## Task goal
What is the number of lines in the entries that contain "before"? Reply with that number only.

## Provided information
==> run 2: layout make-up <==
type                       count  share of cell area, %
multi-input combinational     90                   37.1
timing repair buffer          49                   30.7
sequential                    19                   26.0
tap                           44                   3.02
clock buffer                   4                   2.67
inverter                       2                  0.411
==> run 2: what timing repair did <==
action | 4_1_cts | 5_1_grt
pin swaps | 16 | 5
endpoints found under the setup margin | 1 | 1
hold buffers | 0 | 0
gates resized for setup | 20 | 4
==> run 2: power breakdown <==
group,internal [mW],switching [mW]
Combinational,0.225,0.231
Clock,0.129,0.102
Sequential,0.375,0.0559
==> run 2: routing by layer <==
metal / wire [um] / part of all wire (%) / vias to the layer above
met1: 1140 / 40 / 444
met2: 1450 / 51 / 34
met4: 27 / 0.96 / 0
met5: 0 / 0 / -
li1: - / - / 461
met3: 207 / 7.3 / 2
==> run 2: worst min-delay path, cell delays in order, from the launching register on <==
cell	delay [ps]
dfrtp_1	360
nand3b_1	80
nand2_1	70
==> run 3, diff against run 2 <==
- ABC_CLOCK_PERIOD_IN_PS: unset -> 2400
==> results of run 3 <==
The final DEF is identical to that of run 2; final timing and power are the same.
`config.mk`:
```
export PLATFORM = sky130hd
export DESIGN_NAME = dual_serial_wrport
export DESIGN_NICKNAME = d
export VERILOG_FILES = /design/src/rtl/ser_pkg.sv /design/src/rtl/ser_wr_decode.sv /design/src/rtl/ser_chan_regs.sv /design/src/rtl/dual_serial_wrport.sv
export SDC_FILE = /design/constraint.sdc
export NUM_CORES = 1
export LEC_CHECK = 0
export ABC_AREA = 1
export BUFFER_PORTS_ARGS = -buffer_cell sky130_fd_sc_hd__buf_4
export CORE_ASPECT_RATIO = 1.25
export CORE_MARGIN = 5
export CORE_UTILIZATION = 33
export CTS_CLUSTER_SIZE = 8
export DETAILED_ROUTE_END_ITERATION = 12
export SYNTH_ARGS = -nofsm -noshare
export SYNTH_HDL_FRONTEND = slang
export SYNTH_SLANG_ARGS = --single-unit
export TNS_END_PERCENT = 30
```
`constraint.sdc`:
```
create_clock -name clk -period 4.5 [get_ports clk]
set_clock_uncertainty 0.05 [all_clocks]
set_input_delay 0.9 -clock clk [delete_from_list [all_inputs] [get_ports clk]]
set_output_delay 0.9 -clock clk [all_outputs]
set_load 0.02 [all_outputs]
```
`src/rtl/ser_pkg.sv`:
```
// Shared constants and encodings for the dual-channel serial write interface.
// Assumes exactly two channels of sixteen byte-wide write registers.
package ser_pkg;
    localparam int BYTE_W   = 8;
    localparam int REG_N    = 16;
    localparam int PTR_W    = $clog2(REG_N);
    localparam int NCH      = 2;
    localparam int TXEN_BIT = 3;
    localparam int TXIE_BIT = 1;
    localparam int RXIE_BIT = 4;

    localparam logic [PTR_W-1:0] REG_INTEN = 4'd1;
    localparam logic [PTR_W-1:0] REG_TXCTL = 4'd5;
    localparam logic [PTR_W-1:0] REG_MRST  = 4'd9;

    // command field carried in data bits 5:3 of a pointer-zero write
    typedef enum logic [2:0] {
        CMD_NONE    = 3'd0,
        CMD_HIGH    = 3'd1,
        CMD_CLR_TX  = 3'd5,
        CMD_CLR_IUS = 3'd7
    } cmd_e;

    // reset field carried in data bits 7:6 of a register-9 write
    typedef enum logic [1:0] {
        RST_NONE = 2'd0,
        RST_B    = 2'd1,
        RST_A    = 2'd2,
        RST_ALL  = 2'd3
    } rst_e;

    // registers whose store means the line parameters changed
    function automatic logic is_param_reg(input logic [PTR_W-1:0] r);
        return (r == 4'd4) || (r == 4'd5) || (r == 4'd12) || (r == 4'd13);
    endfunction
endpackage

```
`src/rtl/ser_wr_decode.sv`:
```
// Address decoder: turns one host write into per-channel control or data
// strobes and extracts the byte lane. Assumes ADDR_W >= 3; channel
// indices beyond NCH match no channel, so such writes are dropped.
module ser_wr_decode
    import ser_pkg::*;
#(
    parameter int ADDR_W = 3,
    parameter int BUS_W  = 8
) (
    input  logic              wr_en,
    input  logic [ADDR_W-1:0] wr_addr,
    input  logic [BUS_W-1:0]  wr_data,
    output logic [NCH-1:0]    ctl_we,
    output logic [NCH-1:0]    dat_we,
    output logic [BYTE_W-1:0] wr_byte
);
    localparam int SEL_W = ADDR_W - 2;

    logic [SEL_W-1:0] sel;
    logic             unused_bits;

    // byte lane and channel field
    assign wr_byte     = wr_data[BYTE_W-1:0];
    assign sel         = wr_addr[ADDR_W-1:2];
    assign unused_bits = ^{wr_addr[0], wr_data};

    for (genvar ch = 0; ch < NCH; ch++) begin : g_hit
        // one strobe per channel and port
        assign ctl_we[ch] = wr_en && (sel == SEL_W'(ch)) && !wr_addr[1];
        assign dat_we[ch] = wr_en && (sel == SEL_W'(ch)) &&  wr_addr[1];
    end
endmodule

```
`src/rtl/ser_chan_regs.sv`:
```
// One serial channel: the register pointer, the command decoder, the sixteen
// write registers, transmit status and interrupt state. Assumes at most one
// of ctl_we/dat_we per cycle; chan_rst (from either channel's register-9
// decode) overrides everything at the next edge.
module ser_chan_regs
    import ser_pkg::*;
(
    input  logic              clk,
    input  logic              rst_n,
    input  logic              ctl_we,
    input  logic              dat_we,
    input  logic [BYTE_W-1:0] din,
    input  logic              chan_rst,
    input  logic              rx_req,
    input  logic [PTR_W-1:0]  peek_idx,
    output logic [PTR_W-1:0]  ptr,
    output logic [BYTE_W-1:0] peek_val,
    output logic [BYTE_W-1:0] tx_byte,
    output logic              tx_valid,
    output logic              param_chg,
    output logic              irq,
    output logic              txe,
    output logic              all_sent,
    output logic [1:0]        rst_cmd
);
    logic [BYTE_W-1:0] wregs [REG_N];
    logic              tx_pend, rx_pend, tx_ius, rx_ius;
    logic              tx_ie, rx_ie, tx_en;

    // enables taken from stored registers
    assign tx_ie = wregs[REG_INTEN][TXIE_BIT];
    assign rx_ie = wregs[REG_INTEN][RXIE_BIT];
    assign tx_en = wregs[REG_TXCTL][TXEN_BIT];

    // reset request raised toward the top-level reset combiner
    assign rst_cmd  = (ctl_we && ptr == REG_MRST) ? din[7:6] : RST_NONE;
    // shared interrupt line and register peek
    assign irq      = (tx_pend && tx_ie) || (rx_pend && rx_ie);
    assign peek_val = wregs[peek_idx];

    // register state, command decoding and interrupt bookkeeping
    always_ff @(posedge clk) begin
        tx_valid  <= 1'b0;
        param_chg <= 1'b0;
        if (!rst_n || chan_rst) begin
            for (int i = 0; i < REG_N; i++) wregs[i] <= '0;
            ptr      <= '0;
            tx_byte  <= '0;
            txe      <= 1'b0;
            all_sent <= 1'b0;
            tx_pend  <= 1'b0;
            rx_pend  <= 1'b0;
            tx_ius   <= 1'b0;
            rx_ius   <= 1'b0;
        end else begin
            if (!rx_ius && !tx_ius) begin
                if (rx_pend && rx_ie)      rx_ius <= 1'b1;
                else if (tx_pend && tx_ie) tx_ius <= 1'b1;
            end
            if (rx_req) rx_pend <= 1'b1;
            if (dat_we) begin
                tx_byte  <= din;
                txe      <= 1'b1;
                all_sent <= 1'b1;
                tx_pend  <= 1'b1;
                tx_valid <= tx_en;
            end
            if (ctl_we) begin
                if (ptr == '0) begin
                    ptr <= {din[5:3] == CMD_HIGH, din[2:0]};
                    if (din[5:3] == CMD_CLR_TX) begin
                        tx_pend <= 1'b0;
                        tx_ius  <= 1'b0;
                    end else if (din[5:3] == CMD_CLR_IUS) begin
                        if (rx_ius) begin
                            rx_pend <= 1'b0;
                            rx_ius  <= 1'b0;
                        end else if (tx_ius) begin
                            tx_pend <= 1'b0;
                            tx_ius  <= 1'b0;
                        end
                    end
                end else if (ptr == REG_MRST) begin
                    if (din[7:6] == RST_NONE) ptr <= '0;
                end else begin
                    wregs[ptr] <= din;
                    param_chg  <= is_param_reg(ptr);
                    ptr        <= '0;
                end
            end
        end
    end
endmodule

```
`src/rtl/dual_serial_wrport.sv`:
```
// Top of the dual-channel serial write interface: decodes host writes,
// runs two channel register blocks and combines their register-9 reset
// requests into per-channel reset strobes. Assumes synchronous active-low
// reset and one write per clock.
module dual_serial_wrport
    import ser_pkg::*;
#(
    parameter int ADDR_W = 3,
    parameter int BUS_W  = 8
) (
    input  logic              clk,
    input  logic              rst_n,
    input  logic              wr_en,
    input  logic [ADDR_W-1:0] wr_addr,
    input  logic [BUS_W-1:0]  wr_data,
    input  logic [1:0]        rx_req,
    input  logic              peek_ch,
    input  logic [3:0]        peek_idx,
    output logic [7:0]        peek_val,
    output logic [7:0]        ptr_o,
    output logic [15:0]       tx_byte,
    output logic [1:0]        tx_valid,
    output logic [1:0]        param_chg,
    output logic [1:0]        irq,
    output logic [1:0]        txe,
    output logic [1:0]        all_sent
);
    logic [NCH-1:0]    ctl_we, dat_we, chan_rst;
    logic [BYTE_W-1:0] wr_byte;
    logic [BYTE_W-1:0] pv [NCH];
    logic [1:0]        rc [NCH];
    logic [1:0]        rst_any;

    ser_wr_decode #(.ADDR_W(ADDR_W), .BUS_W(BUS_W)) u_dec (
        .wr_en   (wr_en),
        .wr_addr (wr_addr),
        .wr_data (wr_data),
        .ctl_we  (ctl_we),
        .dat_we  (dat_we),
        .wr_byte (wr_byte)
    );

    // only the addressed channel can raise a request, so OR is enough
    assign rst_any     = rc[0] | rc[1];
    assign chan_rst[0] = (rst_any == RST_A) || (rst_any == RST_ALL);
    assign chan_rst[1] = (rst_any == RST_B) || (rst_any == RST_ALL);
    // peek selection across channels
    assign peek_val    = pv[peek_ch];

    for (genvar ch = 0; ch < NCH; ch++) begin : g_ch
        ser_chan_regs u_chan (
            .clk       (clk),
            .rst_n     (rst_n),
            .ctl_we    (ctl_we[ch]),
            .dat_we    (dat_we[ch]),
            .din       (wr_byte),
            .chan_rst  (chan_rst[ch]),
            .rx_req    (rx_req[ch]),
            .peek_idx  (peek_idx),
            .ptr       (ptr_o[ch*PTR_W +: PTR_W]),
            .peek_val  (pv[ch]),
            .tx_byte   (tx_byte[ch*BYTE_W +: BYTE_W]),
            .tx_valid  (tx_valid[ch]),
            .param_chg (param_chg[ch]),
            .irq       (irq[ch]),
            .txe       (txe[ch]),
            .all_sent  (all_sent[ch]),
            .rst_cmd   (rc[ch])
        );
    end
endmodule

```
# After elaboration in Yosys (flattened, before gate mapping)
# Memories as Yosys holds them, arrays and structs flattened. A register that Yosys moved wholly into a read port is not among the register bits.
# Cells that the tools add are included.
word_totals:
  mem_bits_rw: 256
  mem_count: 2
  register_bits: 36
  output_inout_bits: 42
memory_table:
  columns: ["name", "depth", "word_bits", "rd", "rd_clocked_by_memory_dff", "write_ports", "line_no", "source"]
  rows:
  - ["g_ch[0].u_chan.wregs", 16, 8, 3, 1, 16, "ser_chan_regs.sv:26", "logic [BYTE_W-1:0] wregs [REG_N];"]
  - ["g_ch[1].u_chan.wregs", 16, 8, 3, 1, 16, "ser_chan_regs.sv:26", null]
classes:
  eq_ne: 18
  bitwise: 7
  n_reduce_logical: 43
  mux: 88
  order_cmp: 1
ops:
  columns: ["op", "n"]
  rows:
  - ["two-way mux 1 bit", 74]
  - ["two-way mux 8 bit", 5]
  - ["two-way mux 4 bit", 7]
  - ["equality test 4 bit, second input constant", 6]
  - ["equality test 4 x 3 -> 1 bit, second input constant", 4]
  - ["OR reduction 8 bit", 2]
  - ["logical AND 1 bit", 14]
  - ["logical OR 1 bit", 12]
  - ["zero test 4 bit", 2]
  - ["OR reduction 4 bit", 2]
  - ["equality test 3 bit, second input constant", 2]
  - ["zero test 1 bit", 6]
  - ["!= test 3 bit, second input constant", 2]
  - ["NOT 1 bit", 5]
  - ["equality test 2 bit, second input constant", 2]
  - ["two-way mux 2 bit", 2]
  - ["AND reduction 2 bit", 2]
  - ["OR reduction 2 bit", 2]
  - ["equality test 3 x 1 -> 1 bit, second input constant", 1]
  - ["equality test 2 x 1 -> 1 bit, second input constant", 1]
  - [">= comparator 2 bit, second input constant", 1]
  - ["zero test 2 bit", 1]
  - ["NOT 1 -> 2 bit", 1]
  - ["bitwise OR 2 bit", 1]

# Logic depth before layout (Yosys ltp)
depth:
  word_depth: 13
  depth_mapped: 11

# Hierarchy
# A second synthesis with hierarchy kept.
unflattened:
  cells_unflattened: 1639
  hier_area_um2: 14463.9
by_module_without_submodules:
  columns: ["module", "cells_each", "seq_area_each_um2", "n_inst", "area_per_inst_um2"]
  rows:
  - ["ser_chan_regs (g_ch[1].u_chan)", 801, 4224.1, 1, 7205.7]
  - ["ser_chan_regs (g_ch[0].u_chan)", 794, 4224.1, 1, 7050.5]
  - ["dual_serial_wrport", 28, 0.0, 1, 117.6]
  - ["ser_wr_decode", 16, 0.0, 1, 90.1]

# Worst setup path before layout
# No wires, ideal clock.
synth_timing:
  kind: "input port to output port"
  startpoint: "input port peek_idx[0]"
  endpoint: "output port peek_val[6]"
  path_slack_ps: 1496
  t_required_ps: 3550
  cell_stages: 11
  arrival_ps: 2054
  n_path_buf: 2
  cell_sequence: "inv_1 clkbuf_1 clkbuf_1 nand2_1 nand3_1 nand3_1 nand2_1 nand2_1 nand2_1 nand2_1 nand2_1"
synth_between:
  elab_chain_cells: 4
  elab_cells_between_ends: 5
  classes_between: "mux: 3; memory: 2"
synth_rtl:
  columns: ["element", "line_no", "source"]
  rows:
  - ["start: declaration", "dual_serial_wrport.sv:18", "input logic [3:0] peek_idx,"]
  - ["memory read (16 x 8 bit)", null, null]
  - ["two-way mux 8 bit (implied by the code) (*) (3 in series)", "dual_serial_wrport.sv:48", "assign peek_val = pv[peek_ch];"]
  - ["end: declaration", "dual_serial_wrport.sv:19", "output logic [7:0] peek_val,"]
# Mark *: on every way between the ends. The rest lies on a longest branch, timed or not. The select of a mux whose other input is x is not followed.

# Worst setup path in the final report
layout_timing:
  startpoint: "input port peek_idx[0]"
  endpoint: "output port peek_val[0]"
# The elaborated chain is that of the path after synthesis.

==> results.sh <==
export IMPL_status="finished clean"
export IMPL_use_met2_pct=25.49
export IMPL_clk_pin_slew_ns=0.05
export IMPL_vias=10040
export IMPL_clock_sink_count=294
export IMPL_grt_pass1_vias=9813
export IMPL_io_buffers=61
export IMPL_nets=1505
export IMPL_die_height_um=237.5
export IMPL_fill_cells=4013
export IMPL_cts_tree="yes"
export IMPL_synth_top_family_by_area="simple AND/OR/NAND/NOR gates"
export IMPL_synthAdderAreaFrac_pct=0
export IMPL_layout_commonest_cell="nand2_1"
export IMPL_period_share_pct=84.34
export IMPL_crit_arrival_ns=2.85
export IMPL_drt_first_pass_iters=5
export IMPL_gr_total_overflow=0
export IMPL_ys_warn_count=0
export IMPL_synth_simple_area_share_pct=32.04
export IMPL_rows=83
export IMPL_synthMuxAreaShare_pct=0
export IMPL_syn2layout_area_growth_pct=15.73
export IMPL_cp_common_cell="nand2_1"
export IMPL_root_buffer="clkbuf_16"
export IMPL_core_area_mm2=0.04102
export IMPL_initial_core_util_pct=33.30
export IMPL_clock_latency_ns=0.53
export IMPL_crit_path_max_incr_delay_ns=0.48
export IMPL_min_path_type="register to register"
export IMPL_ios=63
export IMPL_synth_edff_count=256
export IMPL_start_kind="primary input"
export IMPL_ctsHoldBuffers=0
export IMPL_async_flop_share_pct=0
export IMPL_post_place_cells=1992
export IMPL_antenna_cells=0
export IMPL_end_kind="primary output"
export IMPL_p_leak_nw=6.512
export IMPL_post_cts_buffers=0
export IMPL_syn_area_per_cell_um2=9.558
export IMPL_final_hold_viol_count=0
export IMPL_synthCells=1429
export IMPL_post_drt_wl_per_cell_um=17.24
export IMPL_setup_violations=0
export IMPL_max_slew_margin_pct=43.52
export IMPL_slowest_stage="clkinv_2"
export IMPL_drt_initial_drc_count=740
export IMPL_grt_use_met3_pct=2.438
export IMPL_gp_congestion=0.7984
export IMPL_crit_required_ns=3.55
export IMPL_die_area_mm2=0.04558
export IMPL_fp_dieW_um=192.0
export IMPL_ant_nets=0
export IMPL_finalWirelength_mm=35.35
export IMPL_ys_types=31
export IMPL_cp_max_fo=38
export IMPL_cts_buffer_depth=3
export IMPL_cts_buffers=42
export IMPL_grt_pass1_wl_mm=55.08
export IMPL_yosysSeqAreaShare_pct=61.85
export IMPL_report_final_slew_viol_count=0
export IMPL_via_per_inst=4.896
export IMPL_ctsResizeCount=0
export IMPL_synth_area_mm2=0.01366
export IMPL_grt_use_met1_pct=20.52
export IMPL_rsz0062_at_grt="no"
export IMPL_synth_compound_area_share_pct=1.576
export IMPL_synth_xor_area_share_pct=0
export IMPL_mostFrequentLayoutCells="435 x nand2_1, 256 x edfxtp_1, 246 x nor2_1, 206 x nand3_1, 72 x buf_4"
export IMPL_grt_max_degree=129
export IMPL_synth_ff_latch_count=294
export IMPL_final_cell_count_no_fill=2051
export IMPL_synthFlopType="edfxtp_1"
export IMPL_path_class="primary input to primary output"
export IMPL_irDropWorstVdd_uv=271.0
export IMPL_period_minus_slack_ns=3.795
export IMPL_worstPathCellList="buf_4 -> clkinv_2 -> buf_4 -> nand2_1 -> nand3_1 -> nand3_1 -> nand2_1 -> nand2_1 -> nand2_1 -> nand2_1 -> nand2_1 -> buf_4"
export IMPL_drive_gt1_share_pct=12.34
export IMPL_antenna_found_initial=0
export IMPL_finalPower_mw=6.505
export IMPL_htreeDepth=2
export IMPL_dp_hpwl_mm=21.94
export IMPL_p_per_area_mw_per_mm2=411.5
export IMPL_drc=0
export IMPL_maxCapViolations=0
export IMPL_clock_fmax_ghz=0.2635
export IMPL_busiest_layer="met2"
export IMPL_tightest_slew_ns=0.8463
export IMPL_post_route_util_pct=38.53
export IMPL_globalRouteTotalUtil_pct=15.46
export IMPL_tns_ns=0
## cells in the mapped netlist (15+ instances only)
cell / n / area share [%]
nand4_1: 16 / 0.73
nand3_1: 206 / 7.5
clkbuf_1: 62 / 1.7
nand2_1: 435 / 12
edfxtp_1: 256 / 56
a21oi_1: 25 / 0.92
nand4_4: 15 / 2.3
inv_1: 32 / 0.88
nor2_1: 246 / 6.8
dfxtp_1: 38 / 5.6
## cells by family (layout without fill, tap and decap cells)
| logic type | Yosys count | in the layout |
|---|---|---|
| other cells | 1 | 32 |
| flops | 294 | 294 |
| compound gates | 38 | 38 |
| buf+inv | 139 | 178 |
| simple gates | 957 | 957 |
## flip-flops by register name, summed over array words and instances, names as in the netlist
signal                 cells
g_ch.u_chan.tx_byte       16
g_ch.u_chan.rx_ius         2
g_ch.u_chan.wregs        256
g_ch.u_chan.ptr            8
g_ch.u_chan.param_chg      2
g_ch.u_chan.tx_pend        2
g_ch.u_chan.tx_ius         2
g_ch.u_chan.tx_valid       2
g_ch.u_chan.rx_pend        2
g_ch.u_chan.txe            2
## routing by layer
layer	wire, µm	share of wire [%]	vias up
met5	0	0	-
met4	1181	3.3	0
met3	2314	6.5	67
met2	16890	48	320
met1	14970	42	4782
li1	-	-	4872
## area by class of cell
type                    instances  area, µm²  share of cell area, %
clock buffers                  59       1189                  7.520
inverters                      44      166.4                  1.053
multi-input cells            1027       4712                  29.81
flip-flops and latches        294       8448                  53.45
well taps                     552      690.7                  4.370
repair buffers                 75      600.6                  3.800
## report_power, final
| part | total, mW | switching [mW] | internal, mW |
|---|---|---|---|
| Clock | 2.88 | 1.08 | 1.80 |
| Combinational | 0.523 | 0.385 | 0.138 |
| Sequential | 3.10 | 0.0341 | 3.07 |
| Total | 6.50 | 1.50 | 5.00 |
## metrics by stage
step	cell area, µm²	hold WS, ns	setup WS (ns)
6_report	15810	0.4142	0.7046
5_1_grt	15810	0.4375	0.5341
4_1_cts	15810	0.4204	0.6852
3_5_place_dp	14620	0.4106	0.6864
3_3_place_gp	14620	0.4029	0.6887
2_1_floorplan	13770	0.3894	1.496
## path summary, 6_finish.rpt
kind                                                     to  slack, ns  cells past startpoint                                    from
setup / recovery                                peek_val[0]       0.70                     12                             peek_idx[0]
hold reg to reg      g_ch[0].u_chan.tx_byte[0]$_SDFFE_PP0P_       0.41                      2  g_ch[0].u_chan.tx_byte[0]$_SDFFE_PP0P_
hold / removal       g_ch[0].u_chan.tx_byte[0]$_SDFFE_PP0P_       0.41                      2  g_ch[0].u_chan.tx_byte[0]$_SDFFE_PP0P_
setup reg to reg  g_ch[1].u_chan.wregs[14][3]$_SDFFCE_PN0P_       1.79                      8      g_ch[0].u_chan.ptr[2]$_SDFFE_PP0P_
## worst max-delay path: cells and delay by family
| family | cells | cell delay, ns |
|---|---|---|
| buf+inv | 4 | 1.22 |
| simple gates | 8 | 0.67 |
(Power assumes the default switching activity.)
### src/rtl/ms_seq.sv
module ms_seq #(
  parameter int NREG = 16,
  parameter int AW = 32,
  parameter int DW = 32,
  parameter int WORD_BYTES = 4,
  localparam int IW = $clog2(NREG)
) (
  input  logic            clk,
  input  logic            rst_n,
  input  logic            start,
  input  logic [NREG-1:0] reg_list,
  input  logic [AW-1:0]   base_addr,
  input  logic            is_store,
  input  logic            pair_mode,
  input  logic [IW-1:0]   resume_idx,
  input  logic            irq_pending,
  output logic            bus_req,
  output logic [AW-1:0]   bus_addr,
  output logic            bus_we,
  output logic [DW-1:0]   bus_wdata,
  input  logic            bus_ready,
  input  logic [DW-1:0]   bus_rdata,
  output logic [IW-1:0]   rf_raddr,
  input  logic [DW-1:0]   rf_rdata,
  output logic            rf_we,
  output logic [IW-1:0]   rf_waddr,
  output logic [DW-1:0]   rf_wdata,
  output logic            done,
  output logic            suspended,
  output logic [IW-1:0]   cont_idx
);
  import ms_pkg::*;

  sq_state_t       st;
  logic [NREG-1:0] list_q;
  logic [AW-1:0]   base_q;
  logic            store_q, pair_q, second_q;
  logic [IW-1:0]   cur_q;
  logic            done_q, susp_q;
  logic [IW-1:0]   cont_q;

  // named internal events
  logic          accept, xfer_fire, more_left, stop_irq;
  logic          first_found, next_found;
  logic [IW-1:0] first_idx, next_idx;
  logic [IW:0]   first_from, next_from;

  assign first_from = pair_mode ? '0 : {1'b0, resume_idx};
  assign next_from  = {1'b0, cur_q} + 1'b1;

  ms_pick #(.NREG(NREG)) u_first (
    .list(reg_list), .from(first_from), .found(first_found), .idx(first_idx)
  );

  ms_pick #(.NREG(NREG)) u_next (
    .list(list_q), .from(next_from), .found(next_found), .idx(next_idx)
  );

  ms_addr #(.NREG(NREG), .AW(AW), .WORD_BYTES(WORD_BYTES)) u_addr (
    .list(list_q), .reg_idx(cur_q), .base(base_q), .addr(bus_addr)
  );

  assign accept    = (st == SQ_IDLE) && start;
  assign xfer_fire = (st == SQ_XFER) && bus_ready;
  assign more_left = next_found && !(pair_q && second_q);
  assign stop_irq  = xfer_fire && more_left && irq_pending;

  assign bus_req   = (st == SQ_XFER);
  assign bus_we    = store_q;
  assign bus_wdata = rf_rdata;
  assign rf_raddr  = cur_q;
  assign rf_we     = xfer_fire && !store_q;
  assign rf_waddr  = cur_q;
  assign rf_wdata  = bus_rdata;

  assign done      = done_q;
  assign suspended = susp_q;
  assign cont_idx  = cont_q;

  always_ff @(posedge clk or negedge rst_n) begin
    if (!rst_n) begin
      st       <= SQ_IDLE;
      list_q   <= '0;
      base_q   <= '0;
      store_q  <= 1'b0;
      pair_q   <= 1'b0;
      second_q <= 1'b0;
      cur_q    <= '0;
      done_q   <= 1'b0;
      susp_q   <= 1'b0;
      cont_q   <= '0;
    end else begin
      done_q <= 1'b0;
      susp_q <= 1'b0;
      if (accept) begin
        list_q   <= reg_list;
        base_q   <= base_addr;
        store_q  <= is_store;
        pair_q   <= pair_mode;
        second_q <= 1'b0;
        cur_q    <= first_idx;
        cont_q   <= '0;
        if (first_found) st <= SQ_XFER;
        else             done_q <= 1'b1;
      end else if (xfer_fire) begin
        if (!more_left) begin
          st     <= SQ_IDLE;
          done_q <= 1'b1;
        end else if (irq_pending) begin
          st     <= SQ_IDLE;
          susp_q <= 1'b1;
          cont_q <= pair_q ? '0 : next_idx;
        end else begin
          cur_q    <= next_idx;
          second_q <= 1'b1;
        end
      end
    end
  end

  // an open transfer is never cut or altered
  a_r1_hold: assert property (@(posedge clk) disable iff (!rst_n)
    bus_req && !bus_ready |=> bus_req && $stable(bus_addr) && $stable(bus_we));

  // interrupt at a boundary with work left stops the sequence
  a_r4_stop: assert property (@(posedge clk) disable iff (!rst_n)
    stop_irq |=> suspended && !bus_req);

  // a resumable stop never exports the fresh-start index
  a_r4_cont_nz: assert property (@(posedge clk) disable iff (!rst_n)
    suspended && !pair_q |-> cont_idx != '0);

  // an abandoned pair leaves no continuation
  a_r6_pair_cont: assert property (@(posedge clk) disable iff (!rst_n)
    suspended && pair_q |-> cont_idx == '0 && !done);

  // end pulses are exclusive
  a_r7_excl: assert property (@(posedge clk) disable iff (!rst_n)
    !(done && suspended));

  // the final word always ends in done
  a_r10_last: assert property (@(posedge clk) disable iff (!rst_n)
    xfer_fire && !more_left |=> done && !suspended);

  // start while busy leaves the captured operation alone
  a_r8_ignore: assert property (@(posedge clk) disable iff (!rst_n)
    bus_req && start |=> $stable(list_q) && $stable(base_q) && $stable(store_q));
endmodule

## Task response
3